──────── Provided records
### src/design/assert_macros.svh
// Assertion macros shared by the allocator RTL.
`ifndef ASSERT_MACROS_SVH
`define ASSERT_MACROS_SVH
`ifndef NO_ASSERTIONS
// Same-cycle implication, checked outside reset.
`define ASSERT_NOW(lbl, clk, rst_n, ante, cons) \
  lbl: assert property (@(posedge clk) disable iff (!rst_n) (ante) |-> (cons)) \
    else $error("%m: same-cycle check failed");
// Next-cycle implication, checked outside reset.
`define ASSERT_NEXT(lbl, clk, rst_n, ante, cons) \
  lbl: assert property (@(posedge clk) disable iff (!rst_n) (ante) |=> (cons)) \
    else $error("%m: next-cycle check failed");
`else
`define ASSERT_NOW(lbl, clk, rst_n, ante, cons)
`define ASSERT_NEXT(lbl, clk, rst_n, ante, cons)
`endif
`endif

### src/design/lfsa_pkg.sv
// Shared types and constants of the lowest free slot allocator.
`default_nettype none
package lfsa_pkg;

  localparam int ID_W     = 10;
  localparam int TIME_W   = 30;
  localparam int CFG_W    = 9;
  localparam int OUTC_W   = 4;
  localparam int PLACE_W  = 9;
  localparam int CREDIT_W = 9;
  localparam int TOTAL_W  = 32;

  // Free-map search width per cycle.
  localparam int SCAN_W  = 16;
  localparam int SCAN_LG = 4;

  localparam logic [TOTAL_W-1:0] LIMIT_TOTAL = 32'd1000000100;
  localparam logic [CFG_W-1:0]   CFG_RESET   = 9'd256;

  localparam logic [1:0] OP_START  = 2'd0;
  localparam logic [1:0] OP_ARRIVE = 2'd1;
  localparam logic [1:0] OP_LEAVE  = 2'd2;
  localparam logic [1:0] OP_REPORT = 2'd3;

  localparam logic [OUTC_W-1:0] OUT_CREDIT      = 4'd0;
  localparam logic [OUTC_W-1:0] OUT_PLACED      = 4'd1;
  localparam logic [OUTC_W-1:0] OUT_DROPPED     = 4'd2;
  localparam logic [OUTC_W-1:0] OUT_CREDIT_BACK = 4'd3;
  localparam logic [OUTC_W-1:0] OUT_FREED       = 4'd4;
  localparam logic [OUTC_W-1:0] OUT_IGNORED     = 4'd5;
  localparam logic [OUTC_W-1:0] OUT_FOUND       = 4'd6;
  localparam logic [OUTC_W-1:0] OUT_NONE        = 4'd7;
  localparam logic [OUTC_W-1:0] OUT_STARTED     = 4'd8;

  // Controller to datapath.
  typedef struct packed {
    logic              load_in;
    logic              clr_start;
    logic              clr_step;
    logic              start_load;
    logic              take_credit;
    logic              give_credit;
    logic              hold_rd;
    logic              hold_wr_credit;
    logic              hold_wr_place;
    logic              hold_wr_clear;
    logic              fscan_start;
    logic              fscan_step;
    logic              claim_place;
    logic              use_rd;
    logic              use_wr;
    logic              rscan_start;
    logic              rscan_step;
    logic              rscan_cmp;
    logic              emit;
    logic [OUTC_W-1:0] outcome;
  } cmd_t;

  // Datapath to controller.
  typedef struct packed {
    logic clr_last;
    logic id_ok;
    logic credits_nz;
    logic fscan_hit;
    logic fscan_last;
    logic hold_credit;
    logic hold_place_ok;
    logic m_zero;
    logic rscan_last;
    logic found_any;
    logic out_free;
  } sts_t;

endpackage
`default_nettype wire

### src/design/lfsa_ctrl.sv
// Sequencing state machine of the allocator.
`default_nettype none
module lfsa_ctrl (
  input  wire logic           clk,
  input  wire logic           rst_n,
  input  wire logic           in_valid,
  input  wire logic [1:0]     in_operation,
  output logic                in_ready,
  input  wire lfsa_pkg::sts_t sts,
  output lfsa_pkg::cmd_t      cmd
);

  typedef enum logic [3:0] {
    ST_IDLE, ST_START, ST_CLR_RST, ST_CLR_START, ST_ARRIVE, ST_FSCAN, ST_PLACE,
    ST_LEAVE, ST_LCHK, ST_LADD, ST_REPORT, ST_RSCAN, ST_RTAIL, ST_RFIN, ST_EMIT
  } state_t;

  state_t                        state_r, state_nxt;
  logic [lfsa_pkg::OUTC_W-1:0]   outc_r, outc_nxt;

  always_comb begin
    cmd         = '0;
    state_nxt   = state_r;
    outc_nxt    = outc_r;
    in_ready    = (state_r == ST_IDLE);
    cmd.outcome = outc_r;
    case (state_r)
      ST_IDLE: begin
        if (in_valid) begin
          cmd.load_in = 1'b1;
          case (in_operation)
            lfsa_pkg::OP_START:  state_nxt = ST_START;
            lfsa_pkg::OP_ARRIVE: state_nxt = ST_ARRIVE;
            lfsa_pkg::OP_LEAVE:  state_nxt = ST_LEAVE;
            default:             state_nxt = ST_REPORT;
          endcase
        end
      end
      ST_START: begin
        cmd.start_load = 1'b1;
        cmd.clr_start  = 1'b1;
        state_nxt      = ST_CLR_START;
      end
      ST_CLR_RST, ST_CLR_START: begin
        cmd.clr_step = 1'b1;
        if (sts.clr_last) begin
          if (state_r == ST_CLR_RST) begin
            state_nxt = ST_IDLE;
          end else begin
            outc_nxt  = lfsa_pkg::OUT_STARTED;
            state_nxt = ST_EMIT;
          end
        end
      end
      ST_ARRIVE: begin
        if (!sts.id_ok) begin
          outc_nxt  = lfsa_pkg::OUT_DROPPED;
          state_nxt = ST_EMIT;
        end else if (sts.credits_nz) begin
          cmd.take_credit    = 1'b1;
          cmd.hold_wr_credit = 1'b1;
          outc_nxt           = lfsa_pkg::OUT_CREDIT;
          state_nxt          = ST_EMIT;
        end else begin
          cmd.fscan_start = 1'b1;
          state_nxt       = ST_FSCAN;
        end
      end
      ST_FSCAN: begin
        cmd.fscan_step = 1'b1;
        if (sts.fscan_hit) begin
          state_nxt = ST_PLACE;
        end else if (sts.fscan_last) begin
          // no free place: drop and clear the holding
          cmd.hold_wr_clear = 1'b1;
          outc_nxt          = lfsa_pkg::OUT_DROPPED;
          state_nxt         = ST_EMIT;
        end
      end
      ST_PLACE: begin
        cmd.claim_place   = 1'b1;
        cmd.hold_wr_place = 1'b1;
        outc_nxt          = lfsa_pkg::OUT_PLACED;
        state_nxt         = ST_EMIT;
      end
      ST_LEAVE: begin
        if (!sts.id_ok) begin
          outc_nxt  = lfsa_pkg::OUT_IGNORED;
          state_nxt = ST_EMIT;
        end else begin
          cmd.hold_rd = 1'b1;
          state_nxt   = ST_LCHK;
        end
      end
      ST_LCHK: begin
        if (sts.hold_credit) begin
          cmd.give_credit   = 1'b1;
          cmd.hold_wr_clear = 1'b1;
          outc_nxt          = lfsa_pkg::OUT_CREDIT_BACK;
          state_nxt         = ST_EMIT;
        end else if (sts.hold_place_ok) begin
          cmd.use_rd = 1'b1;
          state_nxt  = ST_LADD;
        end else begin
          cmd.hold_wr_clear = 1'b1;
          outc_nxt          = lfsa_pkg::OUT_IGNORED;
          state_nxt         = ST_EMIT;
        end
      end
      ST_LADD: begin
        cmd.use_wr        = 1'b1;
        cmd.hold_wr_clear = 1'b1;
        outc_nxt          = lfsa_pkg::OUT_FREED;
        state_nxt         = ST_EMIT;
      end
      ST_REPORT: begin
        if (sts.m_zero) begin
          outc_nxt  = lfsa_pkg::OUT_NONE;
          state_nxt = ST_EMIT;
        end else begin
          cmd.rscan_start = 1'b1;
          state_nxt       = ST_RSCAN;
        end
      end
      ST_RSCAN: begin
        cmd.rscan_step = 1'b1;
        if (sts.rscan_last) begin
          state_nxt = ST_RTAIL;
        end
      end
      ST_RTAIL: begin
        // compare the last read
        cmd.rscan_cmp = 1'b1;
        state_nxt     = ST_RFIN;
      end
      ST_RFIN: begin
        outc_nxt  = sts.found_any ? lfsa_pkg::OUT_FOUND : lfsa_pkg::OUT_NONE;
        state_nxt = ST_EMIT;
      end
      ST_EMIT: begin
        if (sts.out_free) begin
          cmd.emit  = 1'b1;
          state_nxt = ST_IDLE;
        end
      end
      default: begin
        state_nxt = ST_IDLE;
      end
    endcase
  end

  always_ff @(posedge clk) begin
    if (!rst_n) begin
      state_r <= ST_CLR_RST;
      outc_r  <= lfsa_pkg::OUT_STARTED;
    end else begin
      state_r <= state_nxt;
      outc_r  <= outc_nxt;
    end
  end

endmodule
`default_nettype wire

### config.mk
export PLATFORM = sky130hd
export DESIGN_NAME = lfsa_ctrl
export DESIGN_NICKNAME = d
export VERILOG_FILES = /design/src/design/assert_macros.svh /design/src/design/lfsa_pkg.sv /design/src/design/lfsa_ctrl.sv
export SDC_FILE = /design/constraint.sdc
export NUM_CORES = 1
export LEC_CHECK = 0
export BUFFER_PORTS_ARGS = -buffer_cell sky130_fd_sc_hd__buf_4
export CORE_ASPECT_RATIO = 1.2
export CORE_MARGIN = 3
export CORE_UTILIZATION = 30
export DETAILED_ROUTE_END_ITERATION = 16
export PLACE_DENSITY = 0.64
export SETUP_SLACK_MARGIN = 0.3
export SLEW_MARGIN = 30
export SYNTH_ARGS = -nofsm -noshare
export SYNTH_HDL_FRONTEND = slang
export SYNTH_SLANG_ARGS = --single-unit
export TNS_END_PERCENT = 100
### constraint.sdc
create_clock -name clk -period 1.9 [get_ports clk]
set_clock_uncertainty 0.1 [all_clocks]
set_input_delay 0.095 -clock clk [delete_from_list [all_inputs] [get_ports clk]]
set_output_delay 0.095 -clock clk [all_outputs]
set_load 0.005 [all_outputs]
# ---- Yosys cells after proc, flatten, opt, wreduce, memory -nomap -nowiden
# Index checks and enable logic that the tools add are counted.
dict set report op_classes {
  eq_ne 28
  n_reduce_logical 7
  muxes 58
}
# op count
set op_table {}
lappend op_table {{4-bit 2-to-1 mux} 20}
lappend op_table {{4-bit case mux with 12 select lines} 1}
lappend op_table {{4-bit case mux with 9 select lines} 1}
lappend op_table {{1-bit 2-to-1 mux} 31}
lappend op_table {{4-bit == test (second input constant)} 7}
lappend op_table {{2-bit != test (second input constant)} 9}
lappend op_table {{4-bit by 3-bit == test with 1-bit output (second input constant)} 4}
lappend op_table {{4-bit case mux with 3 select lines} 1}
lappend op_table {{3-bit 2-to-1 mux} 3}
lappend op_table {{3-bit != test (second input constant)} 3}
lappend op_table {{9-bit AND reduction} 1}
lappend op_table {{9-bit nonzero test} 1}
lappend op_table {{4-bit by 2-bit == test with 1-bit output (second input constant)} 2}
lappend op_table {{5-bit AND reduction} 1}
lappend op_table {{4-bit by 1-bit == test with 1-bit output (second input constant)} 1}
lappend op_table {{4-bit zero test} 1}
lappend op_table {{1-bit case mux with 3 select lines} 1}
lappend op_table {{3-bit OR reduction} 1}
lappend op_table {{2-bit by 1-bit == test with 1-bit output (second input constant)} 1}
lappend op_table {{2-bit == test (second input constant)} 1}
lappend op_table {{2-bit zero test} 1}
lappend op_table {{2-bit OR reduction} 1}
dict set report word_totals {
  in_bits 16
  wordCells 95
  out_inout_bits 24
  register_bits 8
}

# ---- Depth between registers and ports, before layout
# Gate-level depths: netlist of run 1.
dict set report depth {
  depth_word 4
  ltp_mapped 7
  depth_no_buf 7
}

# ---- Worst setup path after synthesis of run 1
# OpenSTA, ideal clock, no wires.
dict set report synth_timing {
  kind {reg2reg}
  startpoint {register state_r[0]}
  endpoint {register outc_r[3] (netlist name)}
  required_time_ps 1680
  setup_slack_ps 49
  setup_time_ps 120
  arrival_ps 1631
  stages_incl_launch_ff 8
  path_buffers 2
  period_less_slack_ps 1851
  path_cell_list {dfxtp_1 > buf_4 > or2_1 > buf_6 > nor3_1 > nor4_2 > and3_4 > o31a_1}
}
dict set report synth_via {
  elab_chain_cells 4
  elab_cells_between_ends 22
  cone_classes {18 x eq/ne; 1 x mux; 3 x reduce/logical}
}
# element line
set synth_lines {}
lappend synth_lines {{start: declaration} lfsa_ctrl.sv:18} ;# state_t state_r, state_nxt;
lappend synth_lines {{start signal: assignment} lfsa_ctrl.sv:157} ;# state_r <= state_nxt;
lappend synth_lines {{4-bit by 2-bit == test with 1-bit output (on tied branches)} {lfsa_ctrl.sv:27, lfsa_ctrl.sv:47}}
lappend synth_lines {{2-bit OR reduction} lfsa_ctrl.sv:27} ;# case (state_r)
lappend synth_lines {{9-bit nonzero test (no line) or 2-bit != test (tied branches)} -}
lappend synth_lines {{9-bit AND reduction (no line)} -}
lappend synth_lines {{end signal: assignment} lfsa_ctrl.sv:155} ;# outc_r <= lfsa_pkg::OUT_STARTED;
lappend synth_lines {{end signal: assignment} lfsa_ctrl.sv:158} ;# outc_r <= outc_nxt;
lappend synth_lines {{end: declaration} lfsa_ctrl.sv:19} ;# logic [lfsa_pkg::OUTC_W-1:0] outc_r, outc_nxt;
# Parallel ways exist; a longest one is shown, timed or not.
# A chain may end at the register's enable or synchronous reset.

# ---- Final worst setup path of run 1
dict set report layout_timing {
  startpoint {register state_r[1]}
  endpoint {register state_r[2]}
}
dict set report layout_via {
  elab_chain_cells 4
  elab_cells_between_ends 26
  cone_classes {19 x eq/ne; 3 x mux; 4 x reduce/logical}
}
# element line
set layout_lines {}
lappend layout_lines {{4-bit by 2-bit == test with 1-bit output (on tied branches)} {lfsa_ctrl.sv:27, lfsa_ctrl.sv:47}}
lappend layout_lines {{4-bit 2-to-1 mux or 2-bit OR reduction (tied branches)} {lfsa_ctrl.sv:47, lfsa_ctrl.sv:27}}
lappend layout_lines {{4-bit 2-to-1 mux or 2-bit != test (tied branches)} -}
lappend layout_lines {{4-bit case mux with 12 select lines or 5-bit AND reduction (tied branches)} -}
# Parallel ways exist; a longest one is shown, timed or not. The select of a mux whose other input is x is not followed.

==> results of run 1 <==
[per-layer routing]
layer | up-vias | global-route usage (%) | wire, µm
li1 | 641 | - | -
met1 | 639 | 22.2 | 1430
met2 | 61 | 33.8 | 2080
met3 | 3 | 2.98 | 267
met4 | 0 | 6.67 | 25
met5 | - | 0 | 0
[kinds of logic after synthesis]
family	count (synthesis)	synth area share (%)
fa+ha+maj	3	3.80
flops	8	16.2
buf+inv	25	14.1
compound gates	42	31.6
simple gates	66	34.3
[placed cells by master, fill, tap and decap left out, drive strengths merged]
cell type and instances:
a211oi 4, a21boi 1, a21oi 4, a22oi 3
a311oi 1, a31oi 2, and2 1, and3 1
buf 74, clkbuf 3, dfxtp 8, ha 3
inv 10, nand2 16, nand2b 6, nand3 5
nand4 2, nor2 16, nor2b 4, nor3 9
nor4 2, o211a 2, o211ai 4, o21ai 8
o21bai 2, o221ai 1, o22ai 3, o2bb2ai 1
o311ai 1, o31a 2, o31ai 1, o32ai 2
or2 2, or4 2
[state kept, by name, indices dropped and copies added (netlist names)]
signal and count:
state_r 4, outc_r 4
[stage by stage]
step / setup slack (ns) / cells / TNS, ns
2_1_floorplan: 0.150 / 144 / 0
3_3_place_gp: 0.0391 / 222 / 0
3_5_place_dp: 0.00306 / 222 / 0
4_1_cts: 0.0652 / 233 / 0
5_1_grt: -0.105 / 242 / -0.298
6_report: -0.0417 / 242 / -0.0705
[power by group]
group          internal [W]  switching [W]
clock network     0.0000734      0.0000738
registers          0.000242      0.0000610
logic               0.00102       0.000985
total               0.00133        0.00112
[cell type report]
type,instances,area (µm²)
multi-input combinational,111,826
timing repair buffer,74,616
clock buffer,3,22.5
fill,283,1400
sequential,8,169
tap,36,45.0
inverter,10,37.5
[what timing repair did]
item                       4_1_cts  5_1_grt
gates resized for setup         23       20
pin swaps                        8        6
buffers inserted                 8        9
setup endpoints to repair       14       24
[worst max-delay path by stage]
stage,slack [ns],startpoint,endpoint,cells past startpoint
2_1_floorplan,0.15,state_r[3]$_SDFFE_PN0P_,state_r[0]$_SDFFE_PN0P_,7
3_3_place_gp,0.04,state_r[2]$_SDFFE_PN0P_,outc_r[3]$_SDFFE_PN1P_,7
3_5_place_dp,0.003,state_r[0]$_SDFFE_PN0P_,state_r[2]$_SDFFE_PN0P_,6
4_1_cts,0.07,state_r[0]$_SDFFE_PN0P_,state_r[2]$_SDFFE_PN0P_,6
5_1_grt,-0.11,state_r[3]$_SDFFE_PN0P_,state_r[2]$_SDFFE_PN0P_,6
6_report,-0.04,state_r[1]$_SDFFE_PN1P_,state_r[2]$_SDFFE_PN0P_,6
==> impl_metrics.yaml, run 1 <==
grt:
  grt_pass1_wl_mm: 5.73
  grt_max_degree: 23
  track_usage_pct: 18.7
  grt_overflow_total: 0
  grt_pass1_vias: 1241
  antenna_found_initial: 0
critical_path:
  crit_chain: "buf_6 -> or4_1 -> o31a_1 -> o221ai_4 -> a211oi_2 -> a211oi_1"
  endpoint_kind: "flop"
  r2r-end: "state_r[2]$_SDFFE_PN0P_"
  start_kind: "flop"
  critPathBufInv: 1
  cp_top_family: "compound AO/OA/AOI/OAI gates"
  r2r_slack_ns: -0.04
  critPathKind: "flop to flop"
  cp.arrival_ns: 2.03
  crit_fanout: 7
  max_stage_delay_ns: 0.51
  r2r_cells: 6
  slowest_stage: "or4_1"
  worstPathRequired_ns: 1.98
  reg2reg_from: "state_r[1]$_SDFFE_PN1P_"
cts:
  path_clk_slew_ns: 0.06
  cts_buffer_depth: 2
  cts_sinks: 8
  cts_tree: "done"
  root_buffer: "clkbuf_4"
  h-tree-depth: 1
  hold_buffers: 0
  worstSkewPairLatency_ns: 0.27
  numCtsBuffers: 3
synthesis:
  synth_common_cells: "nand2_1, nor2_1, inv_1, nor3_1"
  synth_seq_cells: 8
  yosys_warnings: 0
  syn_nets: 163
  syn-cell-area_um2: 987
  synth_area_leaders: "dfxtp_1, nand2_1, nor2_1"
  yosysTopAreaCell: "dfxtp_1"
  ys_seq_area_share_pct: 16.2
  synth_cell_types: 37
  syn_inst: 144
  synthArstFlopShare_pct: 0
  synth_edf_count: 0
  ys.flop_type: "dfxtp_1"
  avgSynthCellArea_um2: 6.86
  yosysTopAreaCellShare_pct: 16.2
timing:
  relSlewSlack_pct: 78.2
  finalCritPeriodShare_pct: 102
  rsz0062_at_grt: "true"
  hold_violations: 0
  finalWorstSetupSlack_ns: -0.0417
  setup_violations: 2
  fmax_mhz: 515
  drv_slew: 0
  worstMarginPinSlew_ns: 0.326
  hold_slack_ns: 0.00741
  period_minus_slack_ns: 1.94
place:
  numPortBuffers: 39
  globalplace.congestion: 0.926
  hpwl_mm: 2.71
  place_area_um2: 1380
floorplanning:
  ios: 40
  fp.dieW_um: 58.4
  coreArea_um2: 3110
  fp.dieH_um: 68.8
  initial_core_util_pct: 31.7
  fp.dieArea_um2: 4020
  rows: 22
min_path:
  whs_endpoint: "state_r[0]$_SDFFE_PN0P_"
  hp-start: "rst_n"
  hold_path_depth: 2
  hp-class: "input pin to flop"
final_layout:
  antenna_cells: 0
  area_growth_pct: 73.8
  drive_gt1_share_pct: 51.5
  fin_area_um2: 1720
  nNetsFinal: 227
  final_util_pct: 55.1
status:
  violations: "setup timing"
  status: "finished with violations"
drt:
  num_vias: 1344
  drt_wl_total_mm: 3.79
  route.detailed.drc: 0
  drt_pass1_iterations: 4
  avgRoutedWirePerCell_um: 15.7
  drtIter0Drc: 59
  viasPerCell: 5.55
  ant_nets: 0
power:
  ir_worst_vdd_mv: 0.924
  pwr_density_cell_nw_per_um2: 1430
  p_total_w: 0.00245
  power_leakage_nw: 0.774
run:
  max-cap-violations: 0
No activity file was read; power rests on OpenSTA's default activity.
==> run 2, diff against run 1 <==
CORE_MARGIN = unset   (was 3)
==> impl_metrics.yaml, run 2 (synthesized netlist as in run 1, its figures left out) <==
floorplanning:
  ios: 40
  coreArea_um2: 3110
  initial_core_util_pct: 31.7
  fp.dieArea_um2: 3530
  fp.dieH_um: 64.8
  fp.dieW_um: 54.4
  rows: 22
min_path:
  whs_endpoint: "outc_r[0]$_SDFFE_PN0P_"
  hold_path_depth: 4
  hp-start: "sts[1]"
  hp-class: "input pin to flop"
final_layout:
  nNetsFinal: 222
  area_growth_pct: 75.3
  antenna_cells: 0
  top_regs: "outc_r (4), state_r (4)"
  drive_gt1_share_pct: 52.7
  layout.cells.most_common_list: "buf_4, buf_6, nor2_1"
  final_common_cell: "buf_4"
  final_cells: 237
cts:
  numCtsBuffers: 3
  h-tree-depth: 1
  cts_tree: "done"
  path_clk_slew_ns: 0.06
  cts_sinks: 8
  worstSkewPairLatency_ns: 0.26
  root_buffer: "clkbuf_4"
  cts_buffer_depth: 2
grt:
  grt_pass1_wl_mm: 5.50
  grt_overflow_total: 0
  grt_max_degree: 23
  track_usage_pct: 21.4
  antenna_found_initial: 0
  grt_pass1_vias: 1239
critical_path:
  reg2reg_from: "state_r[3]$_SDFFE_PN0P_"
  r2r-end: "state_r[3]$_SDFFE_PN0P_"
  cp.arrival_ns: 1.99
  start_kind: "flop"
  r2r_slack_ns: -0.03
  critPathKind: "flop to flop"
  r2r_cells: 7
  crit_fanout: 4
  worstPathRequired_ns: 1.97
  endpoint_kind: "flop"
drt:
  ant_nets: 0
  route.detailed.drc: 0
  num_vias: 1365
  drt_pass1_iterations: 4
  drtIter0Drc: 91
  avgRoutedWirePerCell_um: 17.3
  viasPerCell: 5.76
  drt_wl_total_mm: 4.11
status:
  status: "finished with violations"
  violations: "setup timing"
place:
  dp.cells: 221
  numPortBuffers: 39
  globalplace.congestion: 0.950
  post-place-ws_ns: 0.0381
  hpwl_mm: 2.54
timing:
  worstMarginPinSlew_ns: 0.338
  hold_violations: 0
  finalWorstSetupSlack_ns: -0.0269
  period_minus_slack_ns: 1.93
  setup_violations: 1
  fin_tns_setup_ns: -0.0269
  relSlewSlack_pct: 77.3
  rsz0062_at_grt: "true"
  finalCritPeriodShare_pct: 101
  drv_slew: 0
  hold_slack_ns: 0.232
  fmax_mhz: 519
power:
  ir_worst_vdd_mv: 1.05
  p_total_w: 0.00258
  power_leakage_nw: 0.762
  pwr_density_cell_nw_per_um2: 1490
run:
  max-cap-violations: 0
-- run 2: cell count changes in the layout (fill, tap and decap cells not counted), moves of 2 or more --
cell and change:
nor2_1 -2, nor2_4 +2, buf_4 -6, nand2_1 -2, a211oi_2 -2, a211oi_1 +2
-- run 2: worst max-delay path, stage by stage (launching register included) --
cell	delay, ns
dfxtp_4	0.36
buf_6	0.11
or4_4	0.46
o31a_1	0.15
o221ai_4	0.23
buf_4	0.17
a211oi_1	0.04
a211oi_1	0.20
-- run 2: worst max path at each step --
stage,slack (ns),cells past startpoint,from,end
2_1_floorplan,0.15,7,state_r[3]$_SDFFE_PN0P_,state_r[0]$_SDFFE_PN0P_
3_3_place_gp,-0.004,6,state_r[0]$_SDFFE_PN0P_,state_r[2]$_SDFFE_PN0P_
3_5_place_dp,0.04,6,state_r[0]$_SDFFE_PN0P_,state_r[0]$_SDFFE_PN0P_
4_1_cts,0.07,6,state_r[3]$_SDFFE_PN0P_,state_r[2]$_SDFFE_PN0P_
5_1_grt,-0.06,8,state_r[0]$_SDFFE_PN0P_,state_r[3]$_SDFFE_PN0P_
6_report,-0.03,7,state_r[3]$_SDFFE_PN0P_,state_r[3]$_SDFFE_PN0P_
-- run 2: layout make-up --
cell class	instances	area, µm²
fillers	262	1380
multi-input cells	111	867
repair buffers	69	586
flip-flops and latches	8	173
well taps	36	45.0
inverters	10	37.5
clock buffers	3	22.5
-- run 2: routing by layer --
| metal | global-route usage [%] | part of all wire, % | up-vias |
|---|---|---|---|
| met5 | 0 | 0 | - |
| met4 | 7.69 | 2.7 | 0 |
| met3 | 4.93 | 7.0 | 14 |
| met2 | 35.7 | 53 | 80 |
| met1 | 25.7 | 37 | 638 |
| li1 | - | - | 633 |
-- run 2: power breakdown --
| part | switching (W) | internal, W | total [W] |
|---|---|---|---|
| Clock | 0.0000683 | 0.0000730 | 0.000141 |
| Combinational | 0.00108 | 0.00106 | 0.00214 |
| Sequential | 0.0000610 | 0.000246 | 0.000307 |
-- run 2: repair_timing --
| item | 4_1_cts | 5_1_grt |
|---|---|---|
| endpoints found under the setup margin | 21 | 26 |
| gates resized for setup | 21 | 37 |
| buffers inserted | 7 | 5 |
| pin swaps | 5 | 11 |
| hold buffers | 1 | 0 |
| hold endpoints to repair | 1 | 0 |
-- run 2: through the flow --
step | area (µm²) | utilization, %
2_1_floorplan | 1010 | -
3_3_place_gp | 1380 | 44.2
3_5_place_dp | 1380 | 44.2
4_1_cts | 1540 | 49.5
5_1_grt | 1730 | 55.6
6_report | 1730 | 55.6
────────────────
Work order
Both end lines included, restate word for word the lines above from the line with "state_r <= ST_CLR_RST;" to the line with "export PLACE_DENSITY = 0.64", and nothing else.

Exercise solution
      state_r <= ST_CLR_RST;
      outc_r  <= lfsa_pkg::OUT_STARTED;
    end else begin
      state_r <= state_nxt;
      outc_r  <= outc_nxt;
    end
  end

endmodule
`default_nettype wire

### config.mk
export PLATFORM = sky130hd
export DESIGN_NAME = lfsa_ctrl
export DESIGN_NICKNAME = d
export VERILOG_FILES = /design/src/design/assert_macros.svh /design/src/design/lfsa_pkg.sv /design/src/design/lfsa_ctrl.sv
export SDC_FILE = /design/constraint.sdc
export NUM_CORES = 1
export LEC_CHECK = 0
export BUFFER_PORTS_ARGS = -buffer_cell sky130_fd_sc_hd__buf_4
export CORE_ASPECT_RATIO = 1.2
export CORE_MARGIN = 3
export CORE_UTILIZATION = 30
export DETAILED_ROUTE_END_ITERATION = 16
export PLACE_DENSITY = 0.64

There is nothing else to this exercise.